#### Task description
Copy each line of the records below that mentions the word "decap".

--------

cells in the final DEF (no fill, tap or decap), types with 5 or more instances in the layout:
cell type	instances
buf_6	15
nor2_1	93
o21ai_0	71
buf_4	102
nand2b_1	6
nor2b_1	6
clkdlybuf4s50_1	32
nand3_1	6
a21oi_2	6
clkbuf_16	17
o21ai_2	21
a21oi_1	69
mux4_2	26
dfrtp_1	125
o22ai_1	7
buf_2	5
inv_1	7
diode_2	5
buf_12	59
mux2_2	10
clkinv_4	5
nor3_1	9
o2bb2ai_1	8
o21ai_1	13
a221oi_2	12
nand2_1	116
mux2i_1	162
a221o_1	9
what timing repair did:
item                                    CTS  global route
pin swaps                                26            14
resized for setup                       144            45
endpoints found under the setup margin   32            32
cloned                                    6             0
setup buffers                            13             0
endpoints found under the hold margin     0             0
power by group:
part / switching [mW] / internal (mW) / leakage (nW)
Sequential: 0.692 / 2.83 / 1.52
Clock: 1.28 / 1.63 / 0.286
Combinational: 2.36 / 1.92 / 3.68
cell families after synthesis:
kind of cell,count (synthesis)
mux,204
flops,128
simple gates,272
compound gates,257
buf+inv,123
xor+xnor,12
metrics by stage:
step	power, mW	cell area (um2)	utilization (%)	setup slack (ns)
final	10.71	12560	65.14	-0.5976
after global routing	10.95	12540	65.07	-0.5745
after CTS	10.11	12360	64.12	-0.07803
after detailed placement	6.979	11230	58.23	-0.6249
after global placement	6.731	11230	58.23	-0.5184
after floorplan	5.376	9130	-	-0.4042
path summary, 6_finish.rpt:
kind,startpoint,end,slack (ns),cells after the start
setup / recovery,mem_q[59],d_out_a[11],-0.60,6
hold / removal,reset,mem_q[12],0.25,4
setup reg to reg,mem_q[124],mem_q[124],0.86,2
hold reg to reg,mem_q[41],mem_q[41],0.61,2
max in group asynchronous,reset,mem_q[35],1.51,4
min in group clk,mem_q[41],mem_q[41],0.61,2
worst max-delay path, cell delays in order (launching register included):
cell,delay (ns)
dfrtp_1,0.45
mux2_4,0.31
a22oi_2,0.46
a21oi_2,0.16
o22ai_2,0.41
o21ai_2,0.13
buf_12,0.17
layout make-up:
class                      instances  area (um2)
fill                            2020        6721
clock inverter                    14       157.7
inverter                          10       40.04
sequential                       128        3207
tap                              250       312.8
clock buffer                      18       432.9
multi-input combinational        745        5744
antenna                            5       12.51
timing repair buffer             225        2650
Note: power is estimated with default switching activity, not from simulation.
### src/rtl/lcd_pixel_sink.sv
// lcd_pixel_sink: palette-maps PPU pixels, tracks screen x/y and streams them to the framebuffer through a FIFO
module lcd_pixel_sink #(
    parameter int H_PIXELS   = 160,
    parameter int V_LINES    = 144,
    parameter int FIFO_DEPTH = 16,
    parameter int FB_ADDR_W  = 15
) (
    input  logic                 clk,
    input  logic                 rst,
    input  logic [1:0]           PX_IN,
    input  logic                 PX_valid,
    input  logic [1:0]           PPU_MODE,
    input  logic                 LCD_EN,
    input  logic [7:0]           BGP,
    output logic                 FB_WR,
    output logic [FB_ADDR_W-1:0] FB_ADDR,
    output logic [1:0]           FB_DATA,
    input  logic                 FB_READY,
    output logic                 FRAME_DONE,
    output logic                 OVERFLOW,
    output logic                 LINE_ERR,
    input  logic                 ERR_CLR
);
    localparam int XW = $clog2(H_PIXELS + 1);
    localparam int YW = $clog2(V_LINES + 1);
    localparam int PW = $clog2(FIFO_DEPTH);
    localparam int CW = PW + 1;
    localparam int EW = FB_ADDR_W + 2;
    localparam logic [XW-1:0] H_MAX = XW'(H_PIXELS);
    localparam logic [YW-1:0] V_MAX = YW'(V_LINES);
    localparam logic [FB_ADDR_W-1:0] LINE_STEP = FB_ADDR_W'(H_PIXELS);
    localparam logic [CW-1:0] DEPTH = CW'(FIFO_DEPTH);
    localparam logic [1:0] S_IDLE = 2'd0, S_ACTIVE = 2'd1, S_DRAIN = 2'd2;
    localparam logic [1:0] M_HBLANK = 2'd0, M_VBLANK = 2'd1, M_DRAW = 2'd3;

    logic [1:0]           state_q, state_d;
    logic [1:0]           mode_q;
    logic [XW-1:0]        x_q, x_d, x_adv;
    logic [YW-1:0]        y_q, y_d;
    logic [FB_ADDR_W-1:0] base_q, base_d;
    logic [PW-1:0]        wr_q, wr_d, rd_q, rd_d;
    logic [CW-1:0]        cnt_q, cnt_d;
    logic [EW-1:0]        mem [FIFO_DEPTH];
    logic [EW-1:0]        out_q, out_d, entry, head;
    logic                 out_valid_q, out_valid_d;
    logic                 frame_done_q, ovf_q, ovf_d, lerr_q, lerr_d;
    logic                 line_end, frame_end, want, in_range, attempt, pos_clr, y_step;
    logic                 out_free, fifo_empty, fifo_full, pop, push, bypass, fifo_wr;
    logic                 drop_full, line_err_ev, drain_done;
    logic [1:0]           shade;

    assign FB_WR      = out_valid_q;
    assign FB_ADDR    = out_q[EW-1:2];
    assign FB_DATA    = out_q[1:0];
    assign FRAME_DONE = frame_done_q;
    assign OVERFLOW   = ovf_q;
    assign LINE_ERR   = lerr_q;

    // Push/pop arbitration, position tracking and control next-state
    always_comb begin
        line_end    = mode_q == M_DRAW && PPU_MODE == M_HBLANK;
        frame_end   = PPU_MODE == M_VBLANK && mode_q != M_VBLANK;
        want        = PX_valid && LCD_EN;
        in_range    = x_q < H_MAX && y_q < V_MAX;
        attempt     = want && in_range;
        shade       = BGP[{PX_IN, 1'b0} +: 2];
        entry       = {base_q + FB_ADDR_W'(x_q), shade};
        head        = mem[rd_q];
        out_free    = !out_valid_q || FB_READY;
        fifo_empty  = cnt_q == '0;
        fifo_full   = cnt_q == DEPTH;
        pop         = out_free && !fifo_empty;
        push        = attempt && (!fifo_full || pop);
        bypass      = push && out_free && fifo_empty;
        fifo_wr     = push && !bypass;
        drop_full   = attempt && !push;
        x_adv       = attempt ? x_q + XW'(1) : x_q;
        line_err_ev = (want && !in_range) || (line_end && LCD_EN && x_adv != H_MAX);
        pos_clr     = !LCD_EN || frame_end;
        y_step      = line_end && y_q < V_MAX;
        x_d         = (pos_clr || line_end) ? '0 : x_adv;
        y_d         = pos_clr ? '0 : y_step ? y_q + YW'(1) : y_q;
        base_d      = pos_clr ? '0 : y_step ? base_q + LINE_STEP : base_q;
        wr_d        = fifo_wr ? wr_q + PW'(1) : wr_q;
        rd_d        = pop ? rd_q + PW'(1) : rd_q;
        cnt_d       = (fifo_wr && !pop) ? cnt_q + CW'(1) : (!fifo_wr && pop) ? cnt_q - CW'(1) : cnt_q;
        out_valid_d = pop || bypass || (out_valid_q && !FB_READY);
        out_d       = pop ? head : bypass ? entry : out_q;
        drain_done  = state_q == S_DRAIN && LCD_EN && fifo_empty && !out_valid_q;
        state_d     = !LCD_EN ? S_IDLE :
                      state_q == S_IDLE ? S_ACTIVE :
                      (state_q == S_ACTIVE && frame_end) ? S_DRAIN :
                      drain_done ? S_ACTIVE : state_q;
        ovf_d       = drop_full || (ovf_q && !ERR_CLR);
        lerr_d      = line_err_ev || (lerr_q && !ERR_CLR);
    end

    // Control, position, FIFO pointer and output register state
    always_ff @(posedge clk or negedge rst) begin
        if (!rst) begin
            state_q      <= S_IDLE;
            mode_q       <= M_HBLANK;
            x_q          <= '0;
            y_q          <= '0;
            base_q       <= '0;
            wr_q         <= '0;
            rd_q         <= '0;
            cnt_q        <= '0;
            out_q        <= '0;
            out_valid_q  <= 1'b0;
            frame_done_q <= 1'b0;
            ovf_q        <= 1'b0;
            lerr_q       <= 1'b0;
        end else begin
            state_q      <= state_d;
            mode_q       <= PPU_MODE;
            x_q          <= x_d;
            y_q          <= y_d;
            base_q       <= base_d;
            wr_q         <= wr_d;
            rd_q         <= rd_d;
            cnt_q        <= cnt_d;
            out_q        <= out_d;
            out_valid_q  <= out_valid_d;
            frame_done_q <= drain_done;
            ovf_q        <= ovf_d;
            lerr_q       <= lerr_d;
        end
    end

    // Pixel FIFO storage; contents are qualified by the pointers so no reset is needed
    always_ff @(posedge clk) begin
        if (fifo_wr) mem[wr_q] <= entry;
    end
endmodule

### config.mk
export PLATFORM = sky130hd
export DESIGN_NAME = lcd_pixel_sink
export DESIGN_NICKNAME = d
export VERILOG_FILES = /design/src/rtl/lcd_pixel_sink.sv
export SDC_FILE = /design/constraint.sdc
export NUM_CORES = 1
export LEC_CHECK = 0
export ABC_AREA = 1
export CORE_UTILIZATION = 35
export CTS_CLUSTER_DIAMETER = 80
export DETAILED_ROUTE_END_ITERATION = 10
export PLACE_DENSITY = 0.48
export SKIP_CTS_REPAIR_TIMING = 1
export SLEW_MARGIN = 25
export SYNTH_ARGS = -nofsm -noshare
export SYNTH_HDL_FRONTEND = slang
export SYNTH_SLANG_ARGS = --single-unit
### constraint.sdc
create_clock -name clk -period 6.72 [get_ports clk]
set_input_delay 1.344 -clock clk [delete_from_list [all_inputs] [get_ports clk]]
set_output_delay 1.344 -clock clk [all_outputs]
set_load 0.03 [all_outputs]
-- Yosys cells after proc, flatten, opt, wreduce, memory -nomap -nowiden
Memories as Yosys holds them, arrays and structs flattened.
Index checks and enable logic that the tools add are counted.
- bits in registers: 69
- bits in latches: 0
- RAM bits: 272
- bits in read-only memories: 0
- input port bits: 18
- output and inout port bits: 21
- logic and storage cells: 99
- memories: 1
- $add $sub $neg: 8
- $mul: 0
- div/mod/pow operators: 0
- magnitude comparators: 2
- equal/unequal tests: 8
- shift-type cells: 1
- muxes and demuxes: 16
- bitwise logic cells: 0
- reductions and logical operators: 50
- memories (name ; words ; bits a word ; read ports ; clocked after Yosys merged registers in ; write ports ; line ; text):
    mem ; 16 ; 17 ; 1 ; 0 ; 1 ; 43 ; logic [EW-1:0] mem [FIFO_DEPTH];
- operators by type and width (kind ; count):
    $mux 17 ; 2
    $mux 8 ; 4
    $mux 15 ; 2
    $logic_and 1x1->1 ; 24
    $add 8x1->8 const B ; 2
    $lt 8x8->1 const B ; 2
    $add 15x8->15 ; 1
    $add 15x8->15 const B ; 1
    $logic_not 1->1 ; 11
    $mux 5 ; 2
    $logic_or 1x1->1 ; 9
    $add 4x1->4 const B ; 2
    $mux 2 ; 4
    $ne 8x8->1 const B ; 1
    $shiftx 8x4->2 ; 1
    $reduce_bool 2->1 ; 3
    $add 5x1->5 const B ; 1
    $eq 5x5->1 const B ; 1
    $logic_not 5->1 ; 1
    $sub 5x1->5 const B ; 1
    $eq 2x1->1 const B ; 2
    $eq 2x2->1 const B ; 2
    $logic_not 2->1 ; 2
    $ne 4x1->1 const B ; 1
    other kinds (2) ; 3

-- Logic depth before layout (Yosys ltp)
Gate-level depths: netlist of the first run.
- depth in word-level cells: 13
- depth in mapped cells: 16
- mapped depth without buffers: 16

-- Least setup slack after synthesis of the first run
OpenSTA, ideal clock, no wires.
- kind: in2reg
- start: in LCD_EN
- end: mem mem[15][0] in the netlist's numbering (enable)
- data arrival time: 3.287 ns
- data required time: 6.307 ns
- slack: 3.020 ns
- cell stages on the path: 8
- path buffers: 0
- path through: nand2_1 > inv_1 > nand3_4 > inv_1 > nand2_1 > nor2_1 > nand2_1 > nor3_1
- cells in the longest elaborated chain, start to end: 9
- ends and longest elaborated chain (what ; line ; text):
    start, declared ; 13 ; input logic LCD_EN,
    $logic_and 1x1->1 (*) ; 63 ; want = PX_valid && LCD_EN;
    $logic_and 1x1->1 (*) ; 65 ; attempt = want && in_range;
    $logic_and 1x1->1 (*) ; 73 ; push = attempt && (!fifo_full || pop);
    $logic_and 1x1->1 (2 in series) ; 74 ; bypass = push && out_free && fifo_empty;
    $logic_not 1->1 ; 75 ; fifo_wr = push && !bypass;
    $logic_and 1x1->1 (*) ; 75 ;
    $mux 1 (*) ; 133 ; if (fifo_wr) mem[wr_q] <= entry;
    $mux 1 (implied by the code) (*) ; 133 ;
    end, declared ; 43 ;
Mark *: on every way between the ends. The rest lies on a longest branch, timed or not.

-- Final worst setup path of the first run
- start: in LCD_EN
- end: reg cnt_q[4]
- cells in the longest elaborated chain, start to end: 10
- elaborated cells on any way between the ends: 12
- ends and longest elaborated chain (what ; line ; text):
    $logic_and 1x1->1 (*) ; 63 ;
    $logic_and 1x1->1 (*) ; 65 ;
    $logic_and 1x1->1 (*) ; 73 ;
    $logic_and 1x1->1 (2 in series) ; 74 ;
    $logic_not 1->1 ; 75 ;
    $logic_and 1x1->1 (*) ; 75 ;
    named net fifo_wr ; 48 ; logic out_free, fifo_empty, fifo_full, pop, push, bypass, fifo_wr;
    $logic_not 1->1 ; 86 ; cnt_d = (fifo_wr && !pop) ? cnt_q + CW'(1) : (!fifo_wr && pop) ? cnt_q - CW'(1) : cnt_q;
    $logic_and 1x1->1 ; 86 ;
    $reduce_bool 2->1 (no source line) ; -- ;
    end signal, assigned ; 122 ; cnt_q <= cnt_d;
    end, declared ; 42 ; logic [CW-1:0] cnt_q, cnt_d;
The timed path passes the listed nets; every way through them passes the cells marked *.
A chain may end at the register's enable or synchronous reset.

==> results of run 1 <==
[through the flow]
step | hold WS (ps) | utilization (%) | worst slack, ps | power [W] | instances
after CTS | 468 | 41.3 | 2940 | 0.00693 | 1876
after global routing | 473 | 41.4 | 2650 | 0.00724 | 1876
after floorplan | 442 | - | 3020 | 0.00396 | 1294
after global placement | 462 | 38.1 | 2420 | 0.00481 | 1806
after detailed placement | 459 | 38.1 | 2410 | 0.00479 | 1806
final | 464 | 41.4 | 2930 | 0.00687 | 1876
[power by group through the flow]
stage | clock [W] | combinational [W] | sequential [W]
floorplan | 0 | 0.00130 | 0.00265
CTS | 0.00216 | 0.00208 | 0.00269
global placement | 0 | 0.00208 | 0.00273
finish | 0.00211 | 0.00208 | 0.00269
detailed placement | 0 | 0.00207 | 0.00272
global route | 0.00223 | 0.00229 | 0.00271
[final cells by class]
| cell class | instances | area, µm² | area share (%) |
|---|---|---|---|
| flip-flops and latches | 336 | 9780 | 58.9 |
| multi-input cells | 814 | 4100 | 24.7 |
| well taps | 525 | 657 | 3.96 |
| clock inverters | 17 | 165 | 0.995 |
| repair buffers | 51 | 475 | 2.87 |
| inverters | 80 | 303 | 1.82 |
| clock buffers | 53 | 1120 | 6.76 |
[metal layers]
metal | track usage (%) | up-vias
met1 | 29.3 | 4792
met3 | 3.95 | 70
met2 | 28.1 | 262
met4 | 7.62 | 0
li1 | - | 4568
met5 | 0 | -
[cells in the final DEF, fill, tap and decap left out, types with 4 or more instances in the layout]
master           count
nand4_1              8
o21ai_0            177
nor2_1             222
buf_4               14
o22ai_1             18
ha_1                15
nand2_1            159
clkbuf_16           41
inv_1               76
clkinv_2            10
clkbuf_8             5
dfrtp_1             62
nor2_2              14
o211ai_1            35
nor2_4               6
o21ai_1             12
xor2_1               8
nor3_1               8
edfxtp_1           272
a21oi_1             32
nand3_1             68
clkdlybuf4s50_1     37
clkbuf_1             7
xor2_2               4
[state kept, by name (all words and copies together) (netlist names)]
signal,cells
x_q,8
mem,272
y_q,8
LINE_ERR,1
out_q,17
rd_q,4
wr_q,4
FB_WR,1
FRAME_DONE,1
base_q,10
OVERFLOW,1
cnt_q,5
mode_q,2
state_q,2
[how the worst max path moves through the flow]
stage / end / depth (start not counted) / from
after floorplan: mem[15][0]$_DFFE_PP_ / 8 / LCD_EN
after detailed placement: cnt_q[4]$_DFFE_PN0P_ / 16 / LCD_EN
final: cnt_q[4]$_DFFE_PN0P_ / 16 / LCD_EN
after global placement: cnt_q[4]$_DFFE_PN0P_ / 16 / LCD_EN
after CTS: cnt_q[4]$_DFFE_PN0P_ / 16 / LCD_EN
after global routing: cnt_q[4]$_DFFE_PN0P_ / 16 / LCD_EN
[critical path, delay by kind of cell]
family	cells	cell delay, ps
buf+inv	4	960
simple gates	7	780
fa+ha+maj	2	640
compound gates	2	350
xor+xnor	1	140
[logic make-up after synthesis]
group	after synthesis	share of synthesized area (%)
AOI/OAI and AO/OA	287	11.1
xor gates and xnor gates	13	0.793
adders and majority gates	16	1.45
buffers and inverters	144	4.26
DFF	336	68.1
and+or+nand+nor	498	14.4
==> metrics, run 1 <==
CP endpoint kind=register; Comb power frac=30.3%; drt first pass iters=5; fmax=0.264 GHz; LEAKAGE=5.99 nW; Hold Fails Final Rpt=0; FF-to-FF End=out_q[6]$_DFFE_PN0P_; CP arrival=4200 ps; max_slew headroom=26.9%; filler cell count=3754; Post-synth EDFFs=272; Post-Synthesis Cells=1294; Post-synth top cells=edfxtp_1 (272), nor2_1 (239), o21ai_0 (177); Netlist cell types=42; final WL=40300 µm; status=completed; initial core utilization=35.8%; min-delay src=cnt_q[4]$_DFFE_PN0P_; Hold Path Class=register to register; FF+latch count, synth=336; RSZ-0062 raised after global routing=false; # H-tree levels=2; Area contributors post-synth=edfxtp_1 (57%), dfrtp_1 (11%), nor2_1 (6.3%), o21ai_0 (6.2%), nand2_1 (4.2%); Sw Share=37.1%; antenna viol nets, final=0; Peak VDD IR=0.225 mV; DP Area=15300 µm²; clock share of power=30.6%; Reg2Reg Depth=8; die width=204 µm; final clock skew=8.69 ps; met3 wire len=2450 µm; Crit path largest cell delay=550 ps; CTS tree=built; wire length on met2=17100 µm; post-route DRC violation count=0; transition time of the tightest slew-check pin=1100 ps; ANT cells=0; worst skew pair latency=520 ps; first-pass GRT wire length=60800 µm; DRT met1 WL=19400 µm; Core ar.=40100 µm²; Top Metal Used=met4; asr flop ratio synth=19.0%; area fraction of the dominant cell type after synthesis=56.9%; detailed-route via count=9692; Pwr per Cell Area=414 nW/µm²; HPWL after DPL=24900 µm; initial antenna violation count=0; WHS Path Cells=1; area delta synth->final=15.6%; Post-Syn Nets=1328; largest net degree at the start of global routing=86; Avg Inst Size Synth=11.1 µm²; vias in the first global route=9437; Site Rows=73; most used cell along the critical path=nand2_1; Die Footprint=41800 µm²; Max FO, Critical Path=7; Seq pwr share=39.1%; reg-to-reg critical path startpoint=rd_q[0]$_DFFE_PN0N_; count leader, synth=edfxtp_1; Nets=1355; Synth warnings=0; Cell Chain, Critical Path=clkdlybuf4s50_1, nand2_1, inv_1, nand3_4, inv_1, nand2_1, nor2_4, ha_1, inv_1, fa_1, a21o_1, a21oi_1, nand2_1, nand2_1, nor2_1, xor2_1; Slew Viols, Final=0; # setup viols final=0; Placer Congestion=0.832; Seq/Total Area, Yosys=68.1%; Most used DFF post-synth=edfxtp_1; Longest Clk Path Bufs=3; Hold Path End=cnt_q[4]$_DFFE_PN0P_; critical path startpoint category=input port; WL/cell=21.5 µm; share of post-route cells with drive strength above 1=8.96%; Synth area leader=edfxtp_1; switching power=0.00255 W; CTS clock-pin slew for the worst setup and hold paths=60 ps; I/O Buffers=38; Sum Neg Setup Slack=0 ps; period utilization=56.4%; Overall Global Routing Usage=19.7%; routed vias/inst=5.17; Die Y=204 µm; Num CTS Buffers=38; CTS Sinks=336; worst reg-to-reg setup slack=3180 ps; final instance area=16600 µm²; number of max-cap violations=0; Internal Power=0.00432 W; clk root buf=clkbuf_16; WS Path Type=input port to register; slowest stage cell, crit path=clkdlybuf4s50_1; critical path required time=7130 ps; io pins=39; total congestion overflow=0; final worst path period need=3790 ps; post-synthesis cell area=14400 µm²; DR iter-0 viols=724
Note: power is estimated with default switching activity, not from simulation.
==> run 2, diff against run 1 <==
Settings changed: PLACE_DENSITY 0.48 to 0.5.
Clock period 6.72 ns to 3.2 ns, I/O delays scaled along.
==> run 2 against run 1 <==
Via count down 1.1%. Non-clock buffer count up 42. Count of clock-buffer cells in the layout down 1. Combinational power up 110%. Flip-flop and latch count unchanged. Register-to-register slack worse by 2600 ps. Sequential share of layout area down 1.0 points. Utilization up 0.72 points. First-iteration DRC count down 15%. Critical path type is now register to register. Critical endpoint unchanged.
==> metrics, run 2 (synthesized netlist as in run 1, its figures left out) <==
status=completed; Overall Global Routing Usage=17.1%; area delta synth->final=17.7%; DR iter-0 viols=618; slowest stage cell, crit path=dfrtp_1; Site Rows=73; final worst path period need=2670 ps; critical path startpoint category=register; Num CTS Buffers=38; antenna viol nets, final=0; largest reg by FF count=mem; DP Area=15600 µm²; initial core utilization=35.8%; WL/cell=18.2 µm; Placer Congestion=0.778; LEAKAGE=6.20 nW; max_slew headroom=39.4%; fmax=0.375 GHz; most used cell along the critical path=nor2_1; drt first pass iters=4; Worst Slack Setup Final=532 ps; most common cell after layout, fill and taps aside=edfxtp_1; Sum Neg Setup Slack=0 ps; final clock skew=27.5 ps; Nets=1397; ANT cells=0; Core ar.=40100 µm²; initial antenna violation count=0; HPWL after DPL=21300 µm; vias in the first global route=9633; first-pass GRT wire length=55200 µm; post-place setup slack=78.7 ps; # H-tree levels=2; CTS tree=built; CP endpoint kind=register; transition time of the tightest slew-check pin=909 ps; Cell Chain, Critical Path=nor2_1, nand2_2, nand2_4, nand3_4, buf_4, nor2_4, nor2_4, ha_1, inv_1, ha_1, a21o_1, a21oi_1, nor2_1, nor2_1, xor2_1; Slew Viols, Final=0; detailed-route via count=9590; total congestion overflow=0; number of max-cap violations=0; biggest regs=mem: 272 flops, out_q: 17 flops, base_q: 10 flops; Die Footprint=41800 µm²; post-route DRC violation count=0; Hold Fails Final Rpt=0; period utilization=83.4%; I/O Buffers=38; max reg flops=272; Hold Path Class=input port to asynchronous set/reset pin; filler cell count=3765; final instance area=16900 µm²; most frequent cells in the layout=edfxtp_1 (272), nor2_1 (223), o21ai_0 (177); CTS Sinks=336; post-layout util=42.1%; clk root buf=clkbuf_16; Longest Clk Path Bufs=3; CP arrival=3100 ps; total design power=0.0142 W; CTS clock-pin slew for the worst setup and hold paths=60 ps; Die Y=204 µm; Peak VDD IR=0.408 mV; Crit path largest cell delay=430 ps; die width=204 µm; # setup viols final=0; RSZ-0062 raised after global routing=false; routed vias/inst=5.01; final WL=34900 µm; WS Path Type=register to register; worst skew pair latency=540 ps; Max FO, Critical Path=7; largest net degree at the start of global routing=122; critical path required time=3640 ps; io pins=39; share of post-route cells with drive strength above 1=10.6%; Pwr per Cell Area=842 nW/µm²
run 2: cell count changes in the layout (fill, tap and decap cells not counted), sizes merged:
cell    change
clkbuf      -1
buf        +42
clkinv      -4
bufinv      +2
run 2: cell type report:
type | count | area (µm²) | area share (%)
well taps | 525 | 657 | 3.89
inverters | 80 | 303 | 1.79
flip-flops and latches | 336 | 9780 | 57.9
multi-input cells | 814 | 4010 | 23.8
clock inverters | 15 | 203 | 1.20
repair buffers | 93 | 866 | 5.13
clock buffers | 52 | 1060 | 6.31
run 2: per-layer routing:
metal  up-vias  global-route usage, %  routed length (µm)
li1       4657                      -                   -
met1      4724                   24.1               16600
met2       168                   27.7               16400
met3        41                   2.57                1240
met4         0                   4.56                 629
met5         -                      0                   0
run 2: path summary, 6_finish.rpt:
check	slack, ps	from	endpoint	cells after the start
min reg2reg	480	out_q[0]$_DFFE_PN0P_	out_q[0]$_DFFE_PN0P_	2
max	530	y_q[4]$_DFFE_PN0P_	cnt_q[4]$_DFFE_PN0P_	15
min	240	rst	base_q[11]$_DFFE_PN0P_	1
max in group asynchronous	2240	rst	rd_q[0]$_DFFE_PN0N_	1
max reg2reg	530	y_q[4]$_DFFE_PN0P_	cnt_q[4]$_DFFE_PN0P_	15
min in group clk	480	out_q[0]$_DFFE_PN0P_	out_q[0]$_DFFE_PN0P_	2
run 2: stage by stage:
step	hold slack, ps	std cells
finish	241	1915
global route	320	1915
detailed placement	462	1848
CTS	262	1915
floorplan	344	1294
global placement	465	1848
run 2: where the power goes:
group | internal [W] | total [W] | switching (W)
logic | 0.00140 | 0.00444 | 0.00304
registers | 0.00511 | 0.00533 | 0.000222
clock network | 0.00273 | 0.00445 | 0.00172
total | 0.00924 | 0.0142 | 0.00498
run 2: critical path: cells and delay by family (launching register included):
kind	cells	cell delay, ps
compound gates	2	340
xor+xnor	1	160
fa+ha+maj	2	500
buf+inv	2	290
flops	1	430
simple gates	8	840
==> run 3, diff against run 2 <==
Settings changed: PLACE_DENSITY 0.5 to 0.48.
Clock period 3.2 ns to 2.72 ns, I/O delays scaled along.
==> run 3 against run 2 <==
Flip-flop and latch count unchanged. Register-to-register slack got worse by 340 ps. Clock skew is 15 ps lower. Combinational power is 27% higher. Cell count grew 2.6%. Critical path depth is 1 higher. Sequential power up 18%. Clock power rose by 11%. Largest cell class unchanged. Highest routed layer unchanged.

--------

#### Written response
cells in the final DEF (no fill, tap or decap), types with 5 or more instances in the layout:
[cells in the final DEF, fill, tap and decap left out, types with 4 or more instances in the layout]
run 2: cell count changes in the layout (fill, tap and decap cells not counted), sizes merged:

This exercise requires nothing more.